▶ **Data to examine**:
▬▬▬▬▬▬

File: src/rtl/preq_defines.svh
// constants for the pipelined request enqueue block
// assumes inclusion by bare name from rtl/
`ifndef PREQ_DEFINES_SVH
`define PREQ_DEFINES_SVH
`define PREQ_ST_W 3
`define PREQ_ST_START 3'h7
`define PREQ_ST_IDLE 3'h7
`define PREQ_ST_RD_LO 3'h0
`define PREQ_ST_RD_HI 3'h1
`define PREQ_ST_WR_LO 3'h2
`define PREQ_ST_WR_HI 3'h3
`define PREQ_CBE_ZERO 4'h0
`define PREQ_LEN_LSB 0
`define PREQ_LEN_MSB 2
`define PREQ_ADDR_LSB 3
`define PREQ_START_WINDOW 2
`endif

File: src/rtl/preq_pkg.sv
// types for the pipelined request enqueue block
// assumes nothing beyond the defines header
package preq_pkg;
  typedef enum logic [2:0] {
    PREQ_IDLE = 3'b001,
    PREQ_GRANTED = 3'b010,
    PREQ_ENQUEUE = 3'b100
  } preq_state_type;
endpackage

File: src/rtl/preq_sync.sv
// two-flop synchroniser for pins entering the bus clock domain
// assumes a single clock and synchronous active low reset
`timescale 1ns/10ps
module preq_sync #(
  parameter int W = 1,
  parameter logic [W-1:0] RESET_VAL = '1
) (
  input wire logic clk,
  input wire logic rst_n,
  input wire logic [W-1:0] din,
  output logic [W-1:0] dout
);
  logic [W-1:0] meta_q;
  logic [W-1:0] meta_d;
  logic [W-1:0] dout_d;
  always_comb begin
    meta_d = din;
    dout_d = meta_q;
  end
  always_ff @(posedge clk) begin
    if (!rst_n) begin
      meta_q <= RESET_VAL;
      dout <= RESET_VAL;
    end else begin
      meta_q <= meta_d;
      dout <= dout_d;
    end
  end
endmodule

File: src/rtl/preq_arbiter.sv
// What this block does
// - during read data return target drives command lanes to zero
// - lock and parity lines are unused on this port
// - interrupts level sensitive, shareable; lines a and b only
// - master raises request; arbiter grants with start status code
// - each strobe clock enqueues address, length and command
// - arbiter drops grant the clock after seeing strobe or frame
// - no wait states; target accepts a request every strobe clock
//
// core logic side arbiter and request queue feed for one graphics master
// assumes bus pins arrive asynchronously and the core owns a memory queue
`timescale 1ns/10ps
`include "preq_defines.svh"
module preq_arbiter import preq_pkg::*; #(
  parameter int ADDR_W = 32,
  parameter int SLOTS = 8
) (
  input wire logic clk,
  input wire logic rst_n,
  input wire logic req_n,
  input wire logic pipe_n,
  input wire logic frame_n,
  input wire logic [ADDR_W-1:0] ad_in,
  input wire logic [3:0] command_byte_enable_lanes_in,
  input wire logic start_req,
  input wire logic rd_return,
  input wire logic rd_hi_prio,
  input wire logic slot_free,
  input wire logic [1:0] func_irq,
  output logic gnt_n,
  output logic [`PREQ_ST_W-1:0] grant_status_code,
  output logic [3:0] command_byte_enable_lanes_out,
  output logic command_byte_enable_lanes_oe,
  output logic lock_oe,
  output logic parity_line_oe,
  output logic interrupt_line_a_oe,
  output logic interrupt_line_b_oe,
  output logic enq_valid,
  output logic [ADDR_W-1:0] enq_addr,
  output logic [`PREQ_LEN_MSB:0] enq_len,
  output logic [3:0] enq_cmd,
  output logic [$clog2(SLOTS+1)-1:0] slots_used,
  output logic overflow
);
  logic req_s_n;
  logic pipe_s_n;
  logic frame_s_n;
  logic [ADDR_W-1:0] ad_s;
  logic [3:0] cbe_s;
  logic [1:0] irq_s;
  localparam int CW = $clog2(SLOTS+1);
  // pins cross through two flops; wide buses share the delay so they stay aligned
  preq_sync #(.W(3), .RESET_VAL(3'h7)) u_ctl (
    .clk(clk), .rst_n(rst_n),
    .din({req_n, pipe_n, frame_n}),
    .dout({req_s_n, pipe_s_n, frame_s_n})
  );
  preq_sync #(.W(ADDR_W + 6), .RESET_VAL('0)) u_dat (
    .clk(clk), .rst_n(rst_n),
    .din({ad_in, command_byte_enable_lanes_in, func_irq}),
    .dout({ad_s, cbe_s, irq_s})
  );
  preq_state_type state_q, state_d;
  logic gnt_n_d;
  logic [`PREQ_ST_W-1:0] st_d;
  logic [3:0] cbe_out_d;
  logic cbe_oe_d;
  logic enq_valid_d;
  logic [ADDR_W-1:0] enq_addr_d;
  logic [`PREQ_LEN_MSB:0] enq_len_d;
  logic [3:0] enq_cmd_d;
  logic [CW-1:0] used_d;
  logic overflow_d;
  logic irq_a_d;
  logic irq_b_d;
  function automatic logic [CW-1:0] sat_add(input logic [CW-1:0] v, input logic inc,
                                            input logic dec);
    logic [CW-1:0] r;
    r = v;
    if (inc && !dec && v != CW'(SLOTS)) r = v + CW'(1);
    if (dec && !inc && v != '0) r = v - CW'(1);
    return r;
  endfunction
  function automatic logic [ADDR_W-1:0] align_addr(input logic [ADDR_W-1:0] a);
    // requests are 8 byte aligned; the low bits carry the length instead
    return {a[ADDR_W-1:`PREQ_ADDR_LSB], {`PREQ_ADDR_LSB{1'b0}}};
  endfunction
  function automatic logic strobe_in(input logic p_n, input preq_state_type s);
    // a strobe only counts while the master holds or has just held the grant
    return !p_n && (s != PREQ_IDLE);
  endfunction
  // grant state and the lanes parked during read return
  always_comb begin
    state_d = state_q;
    gnt_n_d = gnt_n;
    st_d = grant_status_code;
    cbe_out_d = `PREQ_CBE_ZERO;
    cbe_oe_d = 1'b0;
    unique case (state_q)
      PREQ_IDLE: begin
        gnt_n_d = 1'b1;
        st_d = `PREQ_ST_IDLE;
        if (rd_return) begin
          // read data grant; lanes parked at zero, master ignores them
          gnt_n_d = 1'b0;
          st_d = rd_hi_prio ? `PREQ_ST_RD_HI : `PREQ_ST_RD_LO;
          cbe_oe_d = 1'b1;
        end else if (!req_s_n && start_req) begin
          gnt_n_d = 1'b0;
          st_d = `PREQ_ST_START;
          state_d = PREQ_GRANTED;
        end
      end
      PREQ_GRANTED: begin
        if (!pipe_s_n || !frame_s_n) begin
          gnt_n_d = 1'b1;
          st_d = `PREQ_ST_IDLE;
          state_d = frame_s_n ? PREQ_ENQUEUE : PREQ_IDLE;
        end
      end
      PREQ_ENQUEUE: begin
        if (pipe_s_n) state_d = PREQ_IDLE;
      end
      default: state_d = PREQ_IDLE;
    endcase
  end
  always_ff @(posedge clk) begin
    if (!rst_n) begin
      state_q <= PREQ_IDLE;
      gnt_n <= 1'b1;
      grant_status_code <= `PREQ_ST_IDLE;
      command_byte_enable_lanes_out <= `PREQ_CBE_ZERO;
      command_byte_enable_lanes_oe <= 1'b0;
    end else begin
      state_q <= state_d;
      gnt_n <= gnt_n_d;
      grant_status_code <= st_d;
      command_byte_enable_lanes_out <= cbe_out_d;
      command_byte_enable_lanes_oe <= cbe_oe_d;
    end
  end
  // request capture
  always_comb begin
    enq_valid_d = 1'b0;
    enq_addr_d = enq_addr;
    enq_len_d = enq_len;
    enq_cmd_d = enq_cmd;
    // every strobe clock takes a request, never stalled
    if (strobe_in(pipe_s_n, state_q)) begin
      enq_valid_d = 1'b1;
      enq_addr_d = align_addr(ad_s);
      enq_len_d = ad_s[`PREQ_LEN_MSB:`PREQ_LEN_LSB];
      enq_cmd_d = cbe_s;
    end
  end
  always_ff @(posedge clk) begin
    if (!rst_n) begin
      enq_valid <= 1'b0;
      enq_addr <= '0;
      enq_len <= '0;
      enq_cmd <= 4'h0;
    end else begin
      enq_valid <= enq_valid_d;
      enq_addr <= enq_addr_d;
      enq_len <= enq_len_d;
      enq_cmd <= enq_cmd_d;
    end
  end
  // slot occupancy; the count saturates so a run of overruns cannot wrap it
  always_comb begin
    overflow_d = overflow;
    // the target cannot refuse, so an overrun is only flagged
    if (strobe_in(pipe_s_n, state_q) && slots_used == CW'(SLOTS) && !slot_free) begin
      overflow_d = 1'b1;
    end
    used_d = sat_add(slots_used, strobe_in(pipe_s_n, state_q), slot_free);
  end
  always_ff @(posedge clk) begin
    if (!rst_n) begin
      slots_used <= '0;
      overflow <= 1'b0;
    end else begin
      slots_used <= used_d;
      overflow <= overflow_d;
    end
  end
  logic lock_d;
  logic parity_d;
  // port pins: lock and parity stay released, interrupts are open drain
  always_comb begin
    lock_d = 1'b0; // never driven on this port
    parity_d = 1'b0;
    irq_a_d = irq_s[0] | irq_s[1];
    irq_b_d = 1'b0;
    // single function uses line a; a second function moves to line b
    if (irq_s[1]) begin
      irq_a_d = irq_s[0];
      irq_b_d = 1'b1;
    end
  end
  always_ff @(posedge clk) begin
    if (!rst_n) begin
      lock_oe <= 1'b0;
      parity_line_oe <= 1'b0;
      interrupt_line_a_oe <= 1'b0;
      interrupt_line_b_oe <= 1'b0;
    end else begin
      lock_oe <= lock_d;
      parity_line_oe <= parity_d;
      interrupt_line_a_oe <= irq_a_d;
      interrupt_line_b_oe <= irq_b_d;
    end
  end
endmodule

File: config.mk
export PLATFORM = sky130hd
export DESIGN_NAME = preq_arbiter
export DESIGN_NICKNAME = d
export VERILOG_FILES = /design/src/rtl/preq_pkg.sv /design/src/rtl/preq_sync.sv /design/src/rtl/preq_arbiter.sv
export VERILOG_INCLUDE_DIRS = /design/src /design/src/rtl
export SDC_FILE = /design/constraint.sdc
export NUM_CORES = 1
export LEC_CHECK = 0
export CAP_MARGIN = 40
export CORE_ASPECT_RATIO = 1.75
export CORE_MARGIN = 4
export CORE_UTILIZATION = 61
export CTS_BUF_LIST = sky130_fd_sc_hd__clkbuf_16
export CTS_CLUSTER_DIAMETER = 150
export DETAILED_ROUTE_END_ITERATION = 6
export DONT_BUFFER_PORTS = 1
export PLACE_DENSITY = 0.81
export SLEW_MARGIN = 20
export SYNTH_ARGS = -nofsm -noshare
export SYNTH_HDL_FRONTEND = slang
export SYNTH_SLANG_ARGS = --single-unit
File: constraint.sdc
create_clock -name clk -period 2.4 [get_ports clk]
set_clock_uncertainty 0.15 [all_clocks]
set_input_delay 0.12 -clock clk [delete_from_list [all_inputs] [get_ports clk]]
set_output_delay 0.12 -clock clk [all_outputs]
set_load 0.1 [all_outputs]
Word-level counts from Yosys, hierarchy flattened:

Index checks and enable logic that the tools add are counted.

* register bits after elaboration: 134
* latch bits: 0
* bits in writable memories: 0
* ROM bits: 0
* word-level logic and storage cells: 69
* memories: 0

* $add $sub $neg: 2
* $mul: 0
* div/mod/pow operators: 0
* magnitude comparators: 0
* eq/ne operators: 10
* shifts and indexed selects: 0
* multiplexer cells: 20
* bitwise logic cells: 1
* reduce and logical (&&, ||, !) cells: 20

Operator list (number)
* 3-bit 2-to-1 mux: 7
* 3-bit one-hot mux with 3 select lines: 1
* 1-bit logical AND: 8
* 1-bit 2-to-1 mux: 8
* 4-bit 2-to-1 mux: 2
* 2-bit inequality test (second input constant): 3
* 3-bit one-hot mux with 2 select lines: 1
* 1-bit zero test: 5
* 4-bit by 1-bit adder with 4-bit output (second input constant): 1
* 4-bit == test (second input constant): 1
* 4-bit inequality test (second input constant): 1
* 2-bit AND reduction: 2
* 4-bit AND reduction: 1
* 2-bit nonzero test: 2
* 4-bit nonzero test: 1
* 4-bit by 1-bit subtractor with 4-bit output (second input constant): 1
* 3-bit by 1-bit == test with 1-bit output (second input constant): 1
* 3-bit by 2-bit == test with 1-bit output (second input constant): 1
* 3-bit == test (second input constant): 1
* 3-bit by 1-bit inequality test with 1-bit output (second input constant): 1
* 2-bit by 1-bit inequality test with 1-bit output (second input constant): 1
* 1-bit one-hot mux with 2 select lines: 1
* 1-bit logical OR: 1
* 1-bit bitwise OR: 1

Depth between registers and ports, before layout:

* depth in word-level cells: 6
* gate-level depth with buffers: 8

By module:

From an unflattened synthesis, not the netlist that was laid out.

* cells, all modules: 426
* area, all modules: 4279.1 um^2

By module, submodules not included
* preq_sync at u_dat: instances 1, cells each 160, area each 2068.2 um^2
* preq_arbiter: instances 1, cells each 254, area each 2053.2 um^2
* preq_sync at u_ctl: instances 1, cells each 12, area each 157.7 um^2

Least setup slack after synthesis:

OpenSTA, ideal clock, no wires.

* kind: flip-flop to flip-flop
* start point: register slots_used[1]
* end point: register slots_used[2]
* setup time: 0.124 ns
* data arrival time: 2.098 ns
* setup slack: 0.028 ns
* cell stages (with the launch flop): 7
* path buffers: 0
* period minus slack after synthesis: 2.372 ns
* cells stage by stage: dfxtp_1 -> nor2_1 -> mux2_1 -> ha_1 -> nor4b_1 -> a22oi_1 -> mux2i_1

* cells in the longest elaborated chain, start to end: 3

RTL lines
* from (decl): RTL line preq_arbiter.sv:42 `output logic [$clog2(SLOTS+1)-1:0] slots_used,`
* from (signal assigned): RTL line preq_arbiter.sv:183 `slots_used <= used_d;`
* 4-bit by 1-bit adder with 4-bit output, or another cell as far along: RTL line preq_arbiter.sv:80 `if (inc && !dec && v != CW'(SLOTS)) r = v + CW'(1);`
* 4-bit 2-to-1 mux, or another cell as far along: RTL line preq_arbiter.sv:80
* 4-bit 2-to-1 mux / 2-bit nonzero test (equally long branches)

Parallel ways exist; a longest one is shown, timed or not. The select of a mux whose other input is x is not followed.
A chain may end at the register's enable or synchronous reset.

Worst setup path in the final report:

* start point: register state_q[1]
* end point: register slots_used[2]

* cells in the longest elaborated chain, start to end: 6

RTL lines
* from (decl): RTL line preq_arbiter.sv:63 `preq_state_type state_q, state_d;`
* from (signal assigned): RTL line preq_arbiter.sv:135 `state_q <= state_d;`
* 3-bit by 1-bit inequality test with 1-bit output (*): RTL line preq_arbiter.sv:90 `return !p_n && (s != PREQ_IDLE);`
* 1-bit logical AND (*): RTL line preq_arbiter.sv:90
* 1-bit zero test: RTL line preq_arbiter.sv:81 `if (dec && !inc && v != '0) r = v - CW'(1);`
* 1-bit logical AND (2 in a row): RTL line preq_arbiter.sv:81
* 4-bit 2-to-1 mux / 2-bit nonzero test (equally long branches)

Mark *: on every way between the ends. The rest lies on a longest branch, timed or not.

==> run summary <==
Pleak - 2.38 nW
Synth Flop Type - dfxtp_1
die area - 8420 sq um
Clock Path Buffers - 2
Core Footprint - 6810 sq um
starting density of the core - 62.4%
port bufs - 0
post-synthesis mux area share - 1.21%
largest net degree at the start of global routing - 97
diodes inserted - 0
H-tree levels - 4
top-count cell post-synth - dfxtp_1
max_slew headroom - 49.0%
clock sink total - 133
sequential-to-total area share from yosys stat - 62.7%
Final WS setup - 0.0810 ns
GRT Total Usage - 24.8%
max cap viols - 0
worst min path class - input pin to register
hpwl dp - 5190 um
Slew Limit Fails - 0
Tot Pwr - 5.67 mW
Nets - 566
CP arrival - 2.50 ns
CTS tree - yes
antenna-violating nets left - 0
Critical Path Slowest Stage Cell - dfxtp_1
switching share of power - 21.3%
number of global-route vias before repair - 3237
Vert. Die Dim - 118 um
worst reg2reg path endpoint - slots_used[2]
synth cell count leaders - dfxtp_1 (133), and2_1 (79), nand2_1 (79)
CTS buffer count - 17
cell taking the most area after synthesis - dfxtp_1
Final Non-Filler Cells - 613
startpoint types - register
Largest delay share family, worst path - simple AND/OR/NAND/NOR gates
synth warn - 0
Synth Area in XOR/XNOR - 0%
Syn Inst Count - 424
Peak VDD IR - 675 uV
CP Buf/Inv Count - 0
routed wire length - 9790 um
kind of critical path - register to register
Final TNS setup - 0 ns
Routed WL per cell - 16.0 um
CTS root buf - clkbuf_16
Cells on Worst Hold Path - 2
CP Capture Type - register
reg-to-reg slack, setup - 0.08 ns
Post-synth EDFFs - 0
antenna violations before repair - 0
Worst R2R Start - state_q[1]
Post-Synth Simple-Gate Area - 23.9%
# IOs - 105
required time worst endpoint - 2.58 ns
synthesized area per cell - 10.0 sq um
Worst Reg-to-Reg Cells - 8
placed insts - 536
critical path cell sequence - nor3b_4 > or2_4 > nand2_1 > mux2_1 > ha_1 > nor4b_1 > a22oi_1 > mux2i_1
Comb pwr share - 7.7%
number of remaining DRC errors - 0
Core Rows - 40
crit share post-route - 96.6%
first drt pass iteration count - 4
P&R area growth vs syn - 36.1%
Area contributors post-synth - dfxtp_1 (63%), and2_1 (12%), nand2_1 (7.0%), a21oi_1 (4.4%), nand2b_1 (1.9%)
#FFs+latches synth - 133
pwr dens - 980 nW/um^2
main combinational cell family by area after synthesis - simple AND/OR/NAND/NOR gates
clock power share - 51.5%
Least-Margin Pin Slew - 0.764 ns
Internal - 4.46 mW
drt via density - 5.13
synthesized area - 4250 sq um
Die Width - 71.1 um
Fin. Hold Viols - 0
RePlAce Congestion - 0.830
Adder-Cell Fraction of Synth Area - 0.295%
Place WS - 0.150 ns
Worst-path clk slew - 0.06 ns
ys async rst share - 0%
worst skew pair latency - 0.41 ns
share of the synthesized area in the top cell type - 62.7%
sw power - 1.21 mW
sequential share of power - 40.9%
RSZ-0062 raised after global routing - no
biggest cell delay along the critical path - 0.47 ns
Crit Path Max Fanout - 7
grt ovf - 0
fin crit period - 2.32 ns
post-synthesis cell type count - 36
first-pass GRT wire length - 15800 um
Final setup viols - 0
Starting DRT DRC Count - 161
layout cell share with drive strength beyond 1 - 16.1%
hold endpoint - enq_valid
Max Clk Rate - 431 MHz
status - finished, final reports clean
vias - 3147
Post-CTS Setup Repair Bufs - 0
Synth Area in Compound Gates - 7.25%
HP Start - rst_n
layout by cell type, fill, tap and decap left out, types with 2 or more instances in the layout:
| cell | Yosys | final |
|---|---|---|
| dfxtp_1 | 133 | 131 |
| nand2_1 | 79 | 79 |
| and2_1 | 79 | 79 |
| buf_4 | 10 | 49 |
| dlygate4sd3_1 | 0 | 46 |
| a21oi_1 | 37 | 37 |
| clkbuf_16 | 0 | 17 |
| nand2b_1 | 13 | 13 |
| conb_1 | 1 | 9 |
| bufinv_16 | 0 | 7 |
| nand3_1 | 6 | 6 |
| inv_1 | 3 | 5 |
| nor3_1 | 4 | 4 |
| mux2i_1 | 4 | 4 |
| o21ai_0 | 4 | 4 |
| buf_8 | 0 | 4 |
| o21a_1 | 3 | 3 |
| nor2_1 | 2 | 2 |
| nor4b_1 | 2 | 2 |
| a31oi_1 | 2 | 2 |
| o21ai_1 | 2 | 2 |
| nor2b_1 | 2 | 2 |
| clkinv_1 | 0 | 2 |
| dfxtp_2 | 0 | 2 |
power groups by stage:
stage | sequential, mW | clock, mW | combinational, mW
after global placement | 2.37 | 0 | 0.313
after floorplan | 2.46 | 0 | 0.214
final | 2.32 | 2.92 | 0.435
after CTS | 2.31 | 2.93 | 0.431
after detailed placement | 2.36 | 0 | 0.343
after global routing | 2.32 | 3.05 | 0.461
worst max path at each step:
stage             startpoint       endpoint  slack [ns]  cells after the start
2_1_floorplan  slots_used[1]  slots_used[2]        0.03                      6
3_3_place_gp      state_q[0]  slots_used[2]        0.27                      8
3_5_place_dp      state_q[0]  slots_used[2]        0.15                      8
4_1_cts           state_q[0]  slots_used[2]        0.06                      8
5_1_grt           state_q[1]  slots_used[2]       0.003                      8
6_report          state_q[1]  slots_used[2]        0.08                      8
per-layer routing:
layer / track usage (%) / vias to the layer above / wire (um)
met1: 25.4 / 1476 / 3520
met4: 12.5 / 0 / 301
li1: - / 1530 / -
met2: 43.0 / 117 / 5310
met3: 9.53 / 24 / 656
met5: 0 / - / 0
cells by family after synthesis:
kind of cell | Yosys count
buf+inv | 36
fa+ha+maj | 1
compound gates | 55
flops | 133
other cells | 1
mux | 5
simple gates | 193
per-stage QoR:
stage,hold slack (ns),cell area [sq um],util (%)
global route,0.0139,5780,84.9
finish,0.0210,5780,84.9
global placement,0.0533,4570,67.1
floorplan,0.0686,4280,-
detailed placement,0.0549,4630,68.0
CTS,0.0132,5780,84.9
final cells by class:
type                       instances  area (sq um)
sequential                       133          2670
multi-input combinational        263          1420
fill                             351          1030
timing repair buffer             100           916
clock buffer                      17           425
clock inverter                    13           239
tap                               84           105
inverter                           3          11.3
flip-flops by register name (all words and copies together) (netlist names):
| name | flops |
|---|---|
| slots_used | 4 |
| u_ctl.dout | 3 |
| gnt_n | 1 |
| u_ctl.dout_d | 3 |
| enq_len | 3 |
| enq_cmd | 4 |
| state_q | 3 |
| interrupt_line_b_oe | 1 |
| u_dat.dout | 38 |
| enq_valid | 1 |
| u_dat.dout_d | 38 |
| command_byte_enable_lanes_oe | 1 |
| interrupt_line_a_oe | 1 |
| overflow | 1 |
| grant_status_code | 2 |
| enq_addr | 29 |
timing repair:
item                                    CTS  global route
endpoints found under the setup margin    0             1
gates resized for setup                   0             1
endpoints found under the hold margin    95             0
hold buffers                             47             0
(Power assumes the default switching activity.)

▬▬▬▬▬▬

Your answer should consist of the lines above that hold the word "assigned", copied exactly.

▶ **Output**:
* from (signal assigned): RTL line preq_arbiter.sv:183 `slots_used <= used_d;`
* from (signal assigned): RTL line preq_arbiter.sv:135 `state_q <= state_d;`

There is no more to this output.